Do you want to feel SO VERY SHOOTY?
Try Devestator Squads!
Heavy Support Options for people who need GRATUITOUS AMOUNTS OF HEAVY WEAPONS!
With heavy weapons like MULTI MELTAS!
F#&*k your armour! It's like slapping an Eldar with a LIGHTNING CLAW!
Sound the alarm, you're going to be doing UNCOMFORTABLE AMOUNTS OF UNSAVEABLE WOUNDS!
What's that? You want small blast markers? Well how about PLASMA CANNONS!
Made with REAL 'Gets hot!' DISADVANTAGES!
SHOOTING!
WAAAARGH!
You'll be good at it!
It's a Heavy Support choice of power!
FIREPOWER!
These aren't your Tactical Marines!
These are heavy weapon Marines!
DEVESTATORS!
LASCANNONS!
POWER!
LASCANNONS!
POWER!
Missile Marines Heavy Bolter Marines Multi Melta Marines Lascannon Marines Plasma Cannon Marines
More Marines then YOUR FORCE ORGANIZATION CHART HAS ROOM FOR!
You'll be so shooty that Orks will be like
'Oi!
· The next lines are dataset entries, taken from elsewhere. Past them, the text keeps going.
--- config.mk ---
export PLATFORM = sky130hd
export DESIGN_NAME = hazard_ctrl
export DESIGN_NICKNAME = d
export VERILOG_FILES = /design/src/rtl/hazard_ctrl.sv
export SDC_FILE = /design/constraint.sdc
export NUM_CORES = 1
export LEC_CHECK = 0
export ABC_AREA = 1
export CAP_MARGIN = 30
export CORE_MARGIN = 5
export CORE_UTILIZATION = 51
export CTS_BUF_LIST = sky130_fd_sc_hd__clkbuf_4
export CTS_CLUSTER_SIZE = 16
export DETAILED_ROUTE_END_ITERATION = 6
export GPL_TIMING_DRIVEN = 0
export PLACE_DENSITY = 0.79
export SLEW_MARGIN = 20
export SYNTH_ARGS = -nofsm -noshare
export SYNTH_HDL_FRONTEND = slang
export SYNTH_SLANG_ARGS = --single-unit
export TNS_END_PERCENT = 5
--- constraint.sdc ---
create_clock -name clk -period 1.7 [get_ports clk]
set_clock_uncertainty 0.15 [all_clocks]
set_input_delay 0.255 -clock clk [delete_from_list [all_inputs] [get_ports clk]]
set_output_delay 0.255 -clock clk [all_outputs]
set_load 0.01 [all_outputs]
===== config.mk =====
export PLATFORM = sky130hd
export DESIGN_NAME = affine_ref_feeder
export DESIGN_NICKNAME = d
export VERILOG_FILES = /design/src/rtl/affine_ref_feeder.sv
export SDC_FILE = /design/constraint.sdc
export NUM_CORES = 1
export LEC_CHECK = 0
export ABC_AREA = 1
export CAP_MARGIN = 20
export CORE_AREA = 2 2 260 262
export DETAILED_ROUTE_END_ITERATION = 10
export DIE_AREA = 0 0 262 264
export MAX_ROUTING_LAYER = met4
export PLACE_DENSITY = 0.68
export SKIP_CTS_REPAIR_TIMING = 1
export SYNTH_ARGS = -nofsm -noshare
export SYNTH_HDL_FRONTEND = slang
export SYNTH_SLANG_ARGS = --single-unit

===== constraint.sdc =====
create_clock -name clk -period 3 [get_ports clk]
set_input_delay 0.6 -clock clk [delete_from_list [all_inputs] [get_ports clk]]
set_output_delay 0.6 -clock clk [all_outputs]
set_load 0.005 [all_outputs]
File: src/rtl/reg_bank_cell.sv
// rtl/reg_bank_cell.sv - one WIDTH-bit register with load and increment
module reg_bank_cell #(
   parameter int WIDTH = 8
) (
   input  logic             clk,
   input  logic             reset,
   input  logic             load,
   input  logic [WIDTH-1:0] load_data,
   input  logic             inc,
   output logic [WIDTH-1:0] q
);

   always_ff @(posedge clk or posedge reset) begin
      if (reset)
         q <= '0;
      else if (load)
         q <= load_data;
      else if (inc)
         q <= q + WIDTH'(1);
   end

endmodule
$ cat src/rtl/cache_pkg.sv
// rtl/cache_pkg.sv - shared state encoding and field-width helpers for the data cache
package cache_pkg;

  typedef enum logic [1:0] {
    IDLE,
    FILL,
    WRITE
  } state_e;

  localparam int OFFSET_W    = 2;
  localparam int BLOCK_WORDS = 4;

  function automatic int index_width(input int num_lines);
    return $clog2(num_lines);
  endfunction

  function automatic int tag_width(input int add_w, input int num_lines);
    return add_w - $clog2(num_lines) - OFFSET_W;
  endfunction

endpackage

$ cat src/rtl/cache_if.sv
// rtl/cache_if.sv - CPU data port and main-memory port bundle (slave = controller side)
interface cache_if #(
  parameter int ADD_WIDTH  = 10,
  parameter int DATA_WIDTH = 32
) ();

  logic                    cpu_read;
  logic                    cpu_write;
  logic [ADD_WIDTH-1:0]    cpu_add;
  logic [DATA_WIDTH-1:0]   cpu_write_data;
  logic [DATA_WIDTH-1:0]   cpu_read_data;
  logic                    stall;
  logic                    mem_read;
  logic                    mem_write;
  logic [ADD_WIDTH-1:0]    mem_add;
  logic [DATA_WIDTH-1:0]   mem_write_data;
  logic [4*DATA_WIDTH-1:0] mem_read_data;
  logic                    ready_to_read;
  logic                    finished_writing;

  modport slave (
    input  cpu_read, cpu_write, cpu_add, cpu_write_data,
    input  mem_read_data, ready_to_read, finished_writing,
    output cpu_read_data, stall,
    output mem_read, mem_write, mem_add, mem_write_data
  );

  modport master (
    output cpu_read, cpu_write, cpu_add, cpu_write_data,
    output mem_read_data, ready_to_read, finished_writing,
    input  cpu_read_data, stall,
    input  mem_read, mem_write, mem_add, mem_write_data
  );

endinterface

$ cat src/rtl/cache_line_store.sv
// rtl/cache_line_store.sv - tag/valid/data arrays: one combinational read port, line fill, word write
module cache_line_store
  import cache_pkg::*;
#(
  parameter int DATA_WIDTH = 32,
  parameter int NUM_LINES  = 32,
  parameter int TAG_W      = 3
) (
  input  logic                          clk,
  input  logic                          rst,
  input  logic [$clog2(NUM_LINES)-1:0]  index_i,
  input  logic [OFFSET_W-1:0]           offset_i,
  input  logic [TAG_W-1:0]              tag_i,
  input  logic                          fill_en_i,
  input  logic [BLOCK_WORDS*DATA_WIDTH-1:0] fill_block_i,
  input  logic                          word_en_i,
  input  logic [DATA_WIDTH-1:0]         word_data_i,
  output logic                          valid_o,
  output logic [TAG_W-1:0]              tag_o,
  output logic [DATA_WIDTH-1:0]         word_o
);

  logic [NUM_LINES-1:0]  valid_q;
  logic [TAG_W-1:0]      tag_q  [NUM_LINES];
  logic [DATA_WIDTH-1:0] data_q [NUM_LINES][BLOCK_WORDS];

  assign valid_o = valid_q[index_i];
  assign tag_o   = tag_q[index_i];
  assign word_o  = data_q[index_i][offset_i];

  always_ff @(posedge clk) begin
    if (rst) begin
      valid_q <= '0;
    end else if (fill_en_i) begin
      valid_q[index_i] <= 1'b1;
      tag_q[index_i]   <= tag_i;
    end
  end

  // Data needs no reset: an invalid line is never reported as a hit.
  always_ff @(posedge clk) begin
    if (fill_en_i) begin
      for (int w = 0; w < BLOCK_WORDS; w++) begin
        data_q[index_i][w] <= fill_block_i[w*DATA_WIDTH +: DATA_WIDTH];
      end
    end else if (word_en_i) begin
      data_q[index_i][offset_i] <= word_data_i;
    end
  end

endmodule
--- config.mk ---
export PLATFORM = sky130hd
export DESIGN_NAME = mem_port_scheduler
export DESIGN_NICKNAME = d
export VERILOG_FILES = /design/src/rtl/mem_port_scheduler_pkg.sv /design/src/rtl/request_order_queue.sv /design/src/rtl/mem_port_scheduler.sv
export SDC_FILE = /design/constraint.sdc
export NUM_CORES = 1
export LEC_CHECK = 0
export CAP_MARGIN = 20
export CORE_UTILIZATION = 40
export CTS_BUF_LIST = sky130_fd_sc_hd__clkbuf_8
export DETAILED_ROUTE_END_ITERATION = 8
export REMOVE_ABC_BUFFERS = 1
export SETUP_SLACK_MARGIN = 0.3
export SLEW_MARGIN = 10
export SYNTH_ARGS = -nofsm -noshare
export SYNTH_HDL_FRONTEND = slang
export SYNTH_SLANG_ARGS = --single-unit
--- constraint.sdc ---
create_clock -name clock -period 4.15 [get_ports clock]
set_input_delay 0.6225 -clock clock [delete_from_list [all_inputs] [get_ports clock]]
set_output_delay 0.6225 -clock clock [all_outputs]
set_load 0.02 [all_outputs]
Dis gitz got too much Dakka!'
And you'll be like 'F#&k you!' and hit them in the Front Armour with your KRAK MISSILE!
You'll have so much firepower
LASCANNONS!
WAAARGH!
Just shooting ALL THE TIME!
HQ Devestators Elite Devestators Troop Devestators Fast Attack Devestators Heavy Support Devestators with LASCANNONS!
LASCANNONS!
You'll have so many LASCA-
400 LASCANNONS!
Give LASCANNONS to your Scouts and they'll be GOOD AT SHOOTING!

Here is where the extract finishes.